Possible hardware integration

We are currently working on specifying and commissioning a prototype of the hardware and drivers of peripheral devices to control a range of Open Source software such as OpenSceneGraph (OSG) and Blender, thereby allowing real-time manipulation of the virtual eye models in pedagogical scenarios.

Develop the prototype peripheral hardware and electronics:

Globe peripheral and drivers broadcasting the orientation – pitch, yaw, and tilt – the real-time orientation of the globe.

Probe peripheral and drivers broadcasting proximity, and orientation of the probe relative to the globe, in real-time.

WiFi communication with host computer and OSG tracking module.

Interactively develop and field test both drivers’ integration with OSG. This involves writing an OSG manipulator module which compiles on Windows, Macintosh, and Linux.

Develop and field test software modules utilizing the generated OSG manipulator data on the existing eye model, thereby manipulating and displaying:

real-time orientation of the globe model affecting the virtual eye model.

real-time orientation of the probe relative to the globe affecting the virtual probe and, ultimately (see 4 below), generating synthesized scanner output.

Develop and field test associated ophthalmology teaching and learning modules utilizing these tools, and including refinement of the existing eye model’s appearance.

Develop a visual synthesizer module for OSG, generating an inset panel within the 3D environment displaying simulated, real-time, ultrasonic scanner output dependent on the probe’s position relative to the globe

Extend the application display capabilities to 3D spectacles and thus fully immersive 3D augmented reality experiences, for example:

Within simulated microscope apparatus.

A multiuser server for small group anatomy tutorials utilizing 3D spectacles. This needs to track each user’s head position relative to the assumed location of the virtual model.

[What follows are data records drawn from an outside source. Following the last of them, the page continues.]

Design alu, start of the top module:
module alu (
    input               i_clk,
    input               i_rst_n,
    input               i_valid,
    input signed [11:0] i_data_a,
    input signed [11:0] i_data_b,
    input        [2:0]  i_inst,
    output              o_valid,
    output       [11:0] o_data,
    output              o_overflow
);
reg  [11:0] o_data_w, o_data_r;
reg         o_valid_w, o_valid_r;
reg         o_overflow_w, o_overflow_r;
reg  [19:0] data_old;
reg         overflow_old;
wire [12:0] data_add, data_sub, data_mean;
wire [23:0] data_mul;
wire [19:0] data_mul_round;
wire [20:0] data_mac;
wire [11:0] data_a_abs, data_b_abs;
assign o_valid = o_valid_r;
assign o_data = o_data_r;
assign o_overflow = o_overflow_r;
assign data_add = {i_data_a[11], i_data_a} + {i_data_b[11], i_data_b};
assign data_sub = {i_data_a[11], i_data_a} - {i_data_b[11], i_data_b};
assign data_mul = {{12{i_data_a[11]}}, i_data_a} * {{12{i_data_b[11]}}, i_data_b};
assign data_mul_round = {data_mul[23], data_mul[23:5]} + {19'd0, data_mul[4]};
assign data_mac = {data_mul_round[19], data_mul_round} + {data_old[19], data_old};
assign data_mean = data_add >> 1;
assign data_a_abs = i_data_a[11]? ~(i_data_a)+12'd1: i_data_a;
assign data_b_abs = i_data_b[11]? ~(i_data_b)+12'd1: i_data_b;
always@(*) begin
  o_data_w = 12'd0;
  o_valid_w = i_valid;
  o_overflow_w = 1'b0;
  case(i_inst)
    3'b000: begin  
      o_overflow_w = ^data_add[12:11];
      o_data_w = data_add[11:0];
    end
    3'b001: begin  
      o_overflow_w = ^data_sub[12:11];
      o_data_w = data_sub[11:0];
    end
    3'b010: begin  
      o_data_w = data_mul_round[11:0];
      o_overflow_w = ~(data_mul_round[19:11] == 9'b1_1111_1111 | data_mul_round[19:11] == 9'b0_0000_0000);
    end
    3'b011: begin  
      o_data_w = data_mac[11:0]; 
      o_overflow_w = ~(data_mac[20:11] == 10'b11_1111_1111 | data_mac[20:11] == 10'b00_0000_0000) | overflow_old;
    end
    3'b100: begin  
      o_data_w = ~(i_data_a ^ i_data_b);
    end
    3'b101: begin  
      o_data_w = ~i_data_a[11]? i_data_a: 12'd0;
    end
    3'b110: begin  
      o_data_w = data_mean[11:0];
    end
  ...
Size in the first run: about 1,300 cells after synthesis, ~27 flip-flops, roughly 10,000 µm² of cells after synthesis.
==> flow/config.mk <==
export PLATFORM = sky130hd
export DESIGN_NAME = alu
export DESIGN_NICKNAME = alu
export VERILOG_FILES = /design/flow/design.v
export SDC_FILE = /design/flow/constraint.sdc
export NUM_CORES = 4
export LEC_CHECK = 0
export CAP_MARGIN = 10
export CELL_PAD_IN_SITES_DETAIL_PLACEMENT = 1
export CELL_PAD_IN_SITES_GLOBAL_PLACEMENT = 2
export CORE_MARGIN = 2
export CORE_UTILIZATION = 60
export CTS_CLUSTER_DIAMETER = 289
export GPL_ROUTABILITY_DRIVEN = 1
export GPL_TIMING_DRIVEN = 1
export MAX_ROUTING_LAYER = met4
export PLACE_DENSITY_LB_ADDON = 0.16
export SLEW_MARGIN = 20
export TNS_END_PERCENT = 65
==> flow/constraint.sdc <==
create_clock -name core_clock -period 13.2 [get_ports {i_clk}]
set_input_delay 2.6400 -clock core_clock [delete_from_list [all_inputs] [get_ports {i_clk}]]
set_output_delay 2.6400 -clock core_clock [all_outputs]
set_load 0.01 [all_outputs]
run.sh (not shown) runs the stock make flow with config.mk's settings and CLKGATE_MAP_FILE=.
The baseline failed in global placement without I/O with FLW-0024.
Change:
- CAP_MARGIN: 10 -> 20
- CELL_PAD_IN_SITES_DETAIL_PLACEMENT: 1 -> not set
- CELL_PAD_IN_SITES_GLOBAL_PLACEMENT: 2 -> not set
- CORE_UTILIZATION: 60 -> 40
- CTS_CLUSTER_DIAMETER: 289 -> not set
- GPL_ROUTABILITY_DRIVEN: 1 -> not set
- GPL_TIMING_DRIVEN: 1 -> not set
- MAX_ROUTING_LAYER: met4 -> not set
- PLACE_DENSITY_LB_ADDON: 0.16 -> not set
- TNS_END_PERCENT: 65 -> not set
- clock period: 13.2 -> 9.8 ns (I/O delays scaled with it)
The changed run completed without violations.
Synthesized area stays the same.
Die size grows by 48%.
Synthesized cell count does not change.
Change:
- CORE_UTILIZATION: 40 -> 62
- PLACE_DENSITY: not set -> 0.37
- TNS_END_PERCENT: not set -> 20
- clock period: 9.8 -> 7.39 ns (I/O delays scaled with it)
This time the run completed and failed the layout checks on setup timing. Flip-flop count does not change. First-iteration DRC count is higher by 36%. Cell count is lower by 1.7%. Critical path depth is lower by 1.

---

Starting RTL as in the previous note.
clock: 9.65 ns
lec_check: 0
abc_area: 1
cap_margin: 15
core_margin: 2
core_utilization: 40
min_routing_layer: met2
slew_margin: 20
The starting point completed with no timing, DRC or antenna violations.
Then changed:
Settings changed: CAP_MARGIN 15 to 20, CORE_UTILIZATION 40 to 72, MIN_ROUTING_LAYER met2 to not set, TNS_END_PERCENT set to 5.
Clock period 9.65 ns to 4.09 ns, I/O delays scaled along.
The changed run aborted during clock tree synthesis with DPL-0038.
Die area falls by 44%.
Synthesized cell count stays the same.
Area after synthesis is unchanged.

---

Starting RTL as in the previous note.
==> flow/design.v (excerpt) <==
module alu (
    input               i_clk,
    input               i_rst_n,
    input               i_valid,
    input signed [11:0] i_data_a,
    input signed [11:0] i_data_b,
    input        [2:0]  i_inst,
    output              o_valid,
    output       [11:0] o_data,
    output              o_overflow
);
clock: 8.53 ns
lec_check: 0
cap_margin: 20
core_margin: 2
core_utilization: 71
cts_cluster_size: 25
place_density_lb_addon: 0.24
setup_slack_margin: -0.49
slew_margin: 20
The first run aborted during global routing, error GRT-0232.
Rerun with:
CORE_UTILIZATION = 66   (was 71)
CTS_CLUSTER_SIZE = default   (was 25)
PLACE_DENSITY_LB_ADDON = default   (was 0.24)
Outcome: This time the run finished with negative setup slack left; die area goes up by a little under a tenth; area after synthesis does not change; synthesized cell count is unchanged.
Rerun with:
CORE_UTILIZATION = 71   (was 66)
PLACE_DENSITY_LB_ADDON = 0.24   (was default)
TNS_END_PERCENT = 5   (was default)
What happened: This time the run ended with an error in global routing. Die size decreases by 6.8%. Area after synthesis is unchanged. Synthesized cell count does not change.
Rerun with:
CORE_UTILIZATION = 65   (was 71)
CTS_CLUSTER_DIAMETER = 50   (was default)
PLACE_DENSITY_LB_ADDON = default   (was 0.24)
SETUP_SLACK_MARGIN = default   (was -0.49)
clock period = 9.43 ns   (was 8.53 ns; I/O delays follow)
After rerunning:
- Now the flow ran to the end with violations: negative setup slack
- synthesized cell count is unchanged
- area after synthesis stays the same
- die area rose by 8.9%
Rerun with:
ABC_AREA = 1   (was default)
MAX_ROUTING_LAYER = met4   (was default)
clock period = 8.19 ns   (was 9.43 ns; I/O delays follow)
Outcome:
- This time the run stopped in global routing (GRT-0232)
- synthesized area grows by 8.1%
- die size grows by 7.9%
- synthesized cell count grows by 30%
Setup of sierra:
==> flow/design.v (excerpt) <==
module Benes_8p (input wire [2:0] mp0, mp1, mp2, mp3, mp4, mp5, mp6, mp7,
    input clk,
    output reg [19:0] state
);
    wire [2:0] nb0, nb1, nb2, nb3, nb4, nb5, nb6, nb7;
    wire [2:0]  mn0, mn1, mn2, mn3, mn4, mn5, mn6, mn7;
    MN_Serials m1(.mp0(mp0),
    .mp1(mp1),
    .mp2(mp2),
    .mp3(mp3),
    .mp4(mp4),
    .mp5(mp5),
    .mp6(mp6),
    .mp7(mp7),
    .mn0(mn0),
    .mn1(mn1),
    .mn2(mn2),
    .mn3(mn3),
    .mn4(mn4),
    .mn5(mn5),
    .mn6(mn6),
    .mn7(mn7)
    );
    NB_Series m2(.mp0(MP_1[0]),
    .mp1(MP_1[1]),
    .mp2(MP_1[2]),
    .mp3(MP_1[3]),
    .mp4(MP_1[4]),
    .mp5(MP_1[5]),
    .mp6(MP_1[6]),
    .mp7(MP_1[7]),
    .mn0(MN_1[0]),
    .mn1(MN_1[1]),
    .mn2(MN_1[2]),
    .mn3(MN_1[3]),
    .mn4(MN_1[4]),
    .mn5(MN_1[5]),
    .mn6(MN_1[6]),
    .mn7(MN_1[7]),
    .nb0(nb0),
    .nb1(nb1),
    .nb2(nb2),
    .nb3(nb3),
    .nb4(nb4),
    .nb5(nb5),
    .nb6(nb6),
    .nb7(nb7)
    );
    wire [2:0] mp [0:7];
    integer i, j, m;
    reg [2:0] MP_1 [0:7];
    reg [2:0] MN_1 [0:7];
    reg [2:0] MP_2 [0:7];
    reg [2:0] NB_2 [0:7];
    reg [3:0] CI_2;
    reg [2:0] MP_3 [0:7];
    reg [2:0] NB_3 [0:7];
    reg [3:0] CI_3;
    wire [2:0] P_NEXT_3_W;
    reg [2:0] P_NEXT_3;
    reg [3:0] COVER_TBL_3;
    assign P_NEXT_3_W = (NB_2[1] == 3'b000) ? 3'b010 : NB_2[1];
    wire [3:0] MASK_3_2, MASK_3;
    wire [1:0] MIN_PORT_3_W; 
    assign MASK_3_2 = 4'b0001;
    decoder2to4 d3(.in(P_NEXT_3_W[2:1]),
    .out(MASK_3)
    );
    Priority_4_Encoder p3(.in1(COVER_TBL_3),
    .value(MIN_PORT_3_W)
    );
    reg [2:0] MP_4 [0:7];
    reg [2:0] NB_4 [0:7];
    reg [3:0] CI_4;
    wire [2:0] P_NEXT_4_W, P_NEXT_4_W1;
    reg [2:0] P_NEXT_4;
    reg [3:0] COVER_TBL_4;
    assign P_NEXT_4_W = NB_3[{P_NEXT_3[2:1], ~P_NEXT_3[0]}];
    assign P_NEXT_4_W1 = (COVER_TBL_3[P_NEXT_4_W[2:1]] == 0) ? P_NEXT_4_W: {MIN_PORT_3_W,1'b0} ;
    wire [3:0] MASK_4;
    wire [1:0] MIN_PORT_4_W;
    decoder2to4 d4(.in(P_NEXT_4_W1[2:1]),
    .out(MASK_4)
    );
    Priority_4_Encoder p4(.in1(COVER_TBL_4),
    .value(MIN_PORT_4_W)
  ...
make LEC_CHECK=0 ABC_AREA=1 CAP_MARGIN=20 CORE_ASPECT_RATIO=1.43 CORE_MARGIN=2 CORE_UTILIZATION=72 CTS_CLUSTER_DIAMETER=392 CTS_CLUSTER_SIZE=96 PLACE_DENSITY=0.4 SETUP_SLACK_MARGIN=0.2 SLEW_MARGIN=20 TNS_END_PERCENT=10 finish   # period 0.681 ns
run.sh (not shown) runs the stock make flow with config.mk's settings and CLKGATE_MAP_FILE=.
sierra: it failed with a tool error in clock tree synthesis (4_1_cts), so there are no final results.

Evaluate monoscreen-3D display for out-of-hours/library access.

Conclusion

There is much potential for teaching and learning using these interactive eye models. Further refinement of these models and appropriate hardware integration will allow us to develop this tool for the benefit of teaching ocular ultrasound as well as surgical and laser procedures without having to put patients at risk.

It is important for us to develop this technology further for the benefit of the ophthalmological profession and fraternity.